`src/rtl/cz_flag_unit_pkg.sv`:
```
// Shared opcodes, condition codes and the in-flight flag slot type for the C/Z path.
// Pure declarations: no logic and no latency.
// Backpressure is not applicable here.
package cz_flag_unit_pkg;

    localparam logic [3:0] ALUOP_ADD = 4'b0000;
    localparam logic [3:0] ALUOP_NDU = 4'b0010;

    localparam logic [1:0] COND_NONE = 2'b00;
    localparam logic [1:0] COND_Z    = 2'b01;
    localparam logic [1:0] COND_C    = 2'b10;

    localparam int CZ_C_BIT = 1;
    localparam int CZ_Z_BIT = 0;

    typedef struct packed {
        logic       v;
        logic [1:0] we;
        logic [1:0] cz;
        logic [1:0] prev_cz;
        logic       cond_ok;
    } cz_slot_t;

endpackage

```
`src/rtl/cz_cond_eval.sv`:
```
// Decides whether a conditional ADD/NDU-class instruction executes, given the flags it sees.
// Purely combinational, with zero latency.
// No backpressure.
module cz_cond_eval
    import cz_flag_unit_pkg::*;
(
    input  logic [3:0] aluop,
    input  logic [1:0] irlast,
    input  logic [1:0] cz,
    output logic       cond_ok
);

    always_comb begin
        cond_ok = 1'b1;
        if ((aluop == ALUOP_ADD) || (aluop == ALUOP_NDU)) begin
            cond_ok = (irlast == COND_NONE)
                    | ((irlast == COND_Z) & cz[CZ_Z_BIT])
                    | ((irlast == COND_C) & cz[CZ_C_BIT]);
        end
    end

endmodule

```
`src/rtl/cz_flag_unit.sv`:
```
// Owns the architectural C/Z flags, tracks pending updates in MEM/WB and forwards the youngest to EX.
// EX forwarding has zero latency; commit to cz_arch happens 3 clocks after EX.
// stall holds both slots and blocks commit; flushes are ignored while stalled.
module cz_flag_unit
    import cz_flag_unit_pkg::*;
#(
    parameter logic [1:0] RESET_CZ = 2'b00,
    parameter bit          FWD_EN   = 1'b1
) (
    input  logic       clk,
    input  logic       reset,
    input  logic       stall,
    input  logic       ex_valid,
    input  logic [3:0] ex_aluop,
    input  logic [1:0] ex_irlast,
    input  logic [1:0] ex_cz_we,
    input  logic [1:0] ex_cz_new,
    input  logic       mem_is_load,
    input  logic       mem_load_zero,
    input  logic       flush_ex,
    input  logic       flush_mem,
    output logic [1:0] ex_prev_cz,
    output logic       ex_cond_ok,
    output logic [1:0] wb_prev_cz,
    output logic       wb_cond_ok,
    output logic [1:0] cz_arch
);

    cz_slot_t   mem_q;
    cz_slot_t   wb_q;
    cz_slot_t   mem_eff;
    cz_slot_t   ex_slot;
    logic [1:0] fwd_cz;

    // A load in MEM writes Z from its data; C passes through untouched.
    always_comb begin
        mem_eff = mem_q;
        if (mem_q.v && mem_is_load) begin
            mem_eff.we[CZ_Z_BIT] = 1'b1;
            mem_eff.cz[CZ_Z_BIT] = mem_load_zero;
        end
    end

    always_comb begin
        fwd_cz = cz_arch;
        for (int b = 0; b < 2; b++) begin
            if (wb_q.v && wb_q.we[b]) begin
                fwd_cz[b] = wb_q.cz[b];
            end
            if (mem_eff.v && mem_eff.we[b]) begin
                fwd_cz[b] = mem_eff.cz[b];
            end
        end
    end

    assign ex_prev_cz = FWD_EN ? fwd_cz : cz_arch;

    cz_cond_eval u_cond_eval (
        .aluop   (ex_aluop),
        .irlast  (ex_irlast),
        .cz      (ex_prev_cz),
        .cond_ok (ex_cond_ok)
    );

    always_comb begin
        ex_slot         = '0;
        ex_slot.v       = ex_valid & ~flush_ex;
        ex_slot.we      = ex_slot.v ? (ex_cz_we & {2{ex_cond_ok & ex_valid}}) : 2'b00;
        ex_slot.cz      = ex_cz_new;
        ex_slot.prev_cz = ex_prev_cz;
        ex_slot.cond_ok = ex_cond_ok;
    end

    always_ff @(posedge clk) begin
        if (reset) begin
            cz_arch <= RESET_CZ;
            mem_q   <= '0;
            wb_q    <= '0;
        end else if (!stall) begin
            mem_q   <= ex_slot;
            wb_q    <= mem_eff;
            wb_q.v  <= mem_q.v & ~flush_mem;
            if (wb_q.v) begin
                cz_arch <= (cz_arch & ~wb_q.we) | (wb_q.cz & wb_q.we);
            end
        end
    end

    assign wb_prev_cz = wb_q.v ? wb_q.prev_cz : 2'b00;
    assign wb_cond_ok = wb_q.v & wb_q.cond_ok;

endmodule

```
`config.mk`:
```
export PLATFORM = sky130hd
export DESIGN_NAME = cz_flag_unit
export DESIGN_NICKNAME = d
export VERILOG_FILES = /design/src/rtl/cz_flag_unit_pkg.sv /design/src/rtl/cz_cond_eval.sv /design/src/rtl/cz_flag_unit.sv
export SDC_FILE = /design/constraint.sdc
export NUM_CORES = 1
export LEC_CHECK = 0
export CELL_PAD_IN_SITES_DETAIL_PLACEMENT = 1
export CELL_PAD_IN_SITES_GLOBAL_PLACEMENT = 1
export CORE_ASPECT_RATIO = 0.9
export CORE_UTILIZATION = 36
export DETAILED_ROUTE_END_ITERATION = 10
export GPL_TIMING_DRIVEN = 0
export MAX_ROUTING_LAYER = met4
export PLACE_DENSITY_LB_ADDON = 0.05
export SLEW_MARGIN = 20
export SYNTH_ARGS = -nofsm -noshare
export SYNTH_HDL_FRONTEND = slang
export SYNTH_SLANG_ARGS = --single-unit
```
`constraint.sdc`:
```
create_clock -name clk -period 2.6 [get_ports clk]
set_input_delay 0.52 -clock clk [delete_from_list [all_inputs] [get_ports clk]]
set_output_delay 0.52 -clock clk [all_outputs]
set_load 0.05 [all_outputs]
```
==> run metrics, run 1 <==
status=finished clean; Max rail drop VDD=0.000354 V; CP peak stage delay=0.50 ns; drt via density=5.29; worst slew pin tran=0.506 ns; Worst path slowest cell=clkdlybuf4s50_1; Synth area leader=dfxtp_1; Initial Util=39.6%; largest net degree at the start of global routing=11; # nets final=146; full die area=2690 sq um; Layout area overhead=34.2%; Clock Path Buffers=2; RSZ-0062 raised after global routing=false; DIE HEIGHT=49.3 um; Setup CP Type=in -> out; initial antenna violation count=0; yosys warns=0; CTS tree=done; Final Worst Setup Slack=0.0721 ns; number of synthesized flops with an enable pin=0; sequential area share after synthesis=40.2%; top fanout value on the critical path=5; CTS root buffer=clkbuf_4; pwr dens=451 nW/um^2; Post-synth top flop=dfxtp_1; DR iter-0 viols=9; part of the cycle the worst path needs=97.2%; number of antenna repair diodes=0; Post-Syn Instances=100; CP Cell Sequence=clkdlybuf4s50_1 > a21bo_2 > a211oi_2 > nor4_4 > inv_1 > buf_2; ANT nets after route=0; endpoints failing setup=0; vias in the first global route=820; Post-synth ARST share=0%; MaxCap Viol Count=0; placed insts=149; CTS Sinks=18; final slew viol count=0; first-pass GRT wire length=3790 um; Clk pin slew, worst setup/hold paths=0.11 ns; HPWL after detailed placement=1670 um; wire per inst=14.8 um; Overall Power=543 uW; Leak=0.481 nW; multi-input combinational cell area=492 sq um; WL final=2270 um; commonest cells in the netlist=dfxtp_1 (18), nor2_1 (18), mux2i_1 (10); Critical Path Start Type=input pin; FF/Latch Area=360 sq um; final setup TNS=0 ns; GP Congestion=0.808; top-area cell type share of the netlist area=40.2%; Via Count=814; total CTS buffers=3; # fillers=281; FF+latch count, synth=18; Post-Place Worst Slack=-0.595 ns; Fmax=0.396 GHz; Core Util, Final=53.2%; WP data required=2.08 ns; Hold Fails Final Rpt=0; distinct cell type count after synthesis=32; I/O pins=26; CORE AREA=2260 sq um; share of cells above drive strength 1=18.9%; time the worst path needs with I/O delays and setup=2.53 ns; top cells by area, synth=dfxtp_1 (40%), mux2i_1 (11%), nor2_1 (7.5%); Worst Hold Class=reg -> reg; htree depth=1; Worst-Skew Late Latency=0.30 ns; GRT Overall Usage=20.1%; Setup crit end kind=output port; grt ovf=0; Worst EP arrival=2.01 ns; post-synthesis average cell area=8.96 sq um; FP Rows=16; PortBufs=22; DRC=0; post-route insts no fill=154; synthesized net count=118; first-pass iteration count of the detailed router=3; Setup Skew=0.00232 ns; Worst slew margin=66.2%; Die W=54.6 um; Post-Syn Area=896 sq um
==> layer usage <==
metal / part of all wire, % / global-route usage [%]
met1: 45 / 22.9
met2: 49 / 32.3
met3: 4.9 / 7.79
met4: 1.1 / 4.27
met5: 0 / -
==> per-stage QoR <==
| step | hold WS [ns] | area (sq um) |
|---|---|---|
| 2_1_floorplan | 0.449 | 896 |
| 3_3_place_gp | 0.467 | 1150 |
| 3_5_place_dp | 0.481 | 1150 |
| 4_1_cts | 0.497 | 1190 |
| 5_1_grt | 0.527 | 1200 |
| 6_report | 0.510 | 1200 |
==> logic make-up after synthesis <==
group | share of synthesized area (%)
buf+inv | 6.84
simple gates | 24.9
flops | 40.2
mux | 11.2
compound gates | 16.9
==> path summary, 6_finish.rpt <==
check / from / end / slack (ns) / depth (start not counted)
worst max-delay path: mem_is_load / ex_cond_ok / 0.07 / 6
worst min-delay path: wb_q[2]$_SDFFE_PP0N_ / wb_q[2]$_SDFFE_PP0N_ / 0.51 / 2
worst max register to register: wb_q[7]$_SDFFE_PP0N_ / mem_eff[0]$_SDFFE_PP0N_ / 1.10 / 6
worst min register to register: wb_q[2]$_SDFFE_PP0N_ / wb_q[2]$_SDFFE_PP0N_ / 0.51 / 2
==> critical path, delay by kind of cell <==
| family | cells | cell delay, ns |
|---|---|---|
| buf+inv | 3 | 0.81 |
| simple gates | 1 | 0.09 |
| compound gates | 2 | 0.59 |
==> power breakdown <==
group | internal, mW | switching (mW)
combinational | 0.0383 | 0.0356
sequential | 0.284 | 0.00614
clock | 0.0854 | 0.0934
total | 0.408 | 0.135
==> cell usage in the layout (no fill, tap or decap) <==
master / netlist / routed
nor2b_1: 1 / 1
a21bo_2: 1 / 1
or3_1: 1 / 1
inv_1: 1 / 1
a311oi_1: 1 / 1
and3b_2: 1 / 1
a211oi_1: 2 / 1
buf_4: 2 / 4
inv_2: 1 / 1
clkdlybuf4s50_1: 0 / 19
nand2_1: 7 / 7
nor4_4: 0 / 1
a211oi_2: 2 / 3
nor3b_1: 1 / 1
buf_2: 1 / 2
o21a_2: 1 / 1
buf_6: 2 / 2
nand3_1: 5 / 5
dfxtp_1: 18 / 18
nor2_1: 18 / 18
and2_1: 5 / 5
a21oi_1: 2 / 2
mux2i_1: 10 / 10
clkbuf_1: 3 / 3
a31oi_1: 2 / 2
dlygate4sd2_1: 0 / 1
clkbuf_8: 0 / 1
clkbuf_4: 0 / 3
o21ai_2: 0 / 1
a21bo_1: 2 / 2
a21boi_2: 1 / 1
nand2b_1: 1 / 1
nor3_1: 2 / 2
a311oi_2: 1 / 1
and4b_4: 1 / 1
o21ai_1: 2 / 2
==> repair_timing <==
action	in CTS	in global routing
setup endpoints to repair	3	1
pin swaps	1	0
setup buffers	1	0
gates resized for setup	8	6
hold buffers	0	0
==> layout make-up <==
type                       count  area share, %
clock buffer                   4           3.02
sequential                    18           30.0
tap                           27           2.81
inverter                       2          0.624
buffer                         8           4.47
timing repair buffer          23           18.2
multi-input combinational     72           40.9
No activity file was read; power rests on OpenSTA's default activity.
==> run 2: changes to the inputs <==
CTS_CLUSTER_SIZE = 16   (was not set)
==> results of run 2 <==
The final DEF is identical to that of run 1; final timing and power are the same.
——
## Exercise directions:
Could you restate word for word the lines above from the one containing "o21a_2: 1 / 1" through the one containing "o21ai_1: 2 / 2", both included, and nothing else?

## Answer for this exercise:
o21a_2: 1 / 1
buf_6: 2 / 2
nand3_1: 5 / 5
dfxtp_1: 18 / 18
nor2_1: 18 / 18
and2_1: 5 / 5
a21oi_1: 2 / 2
mux2i_1: 10 / 10
clkbuf_1: 3 / 3
a31oi_1: 2 / 2
dlygate4sd2_1: 0 / 1
clkbuf_8: 0 / 1
clkbuf_4: 0 / 3
o21ai_2: 0 / 1
a21bo_1: 2 / 2
a21boi_2: 1 / 1
nand2b_1: 1 / 1
nor3_1: 2 / 2
a311oi_2: 1 / 1
and4b_4: 1 / 1
o21ai_1: 2 / 2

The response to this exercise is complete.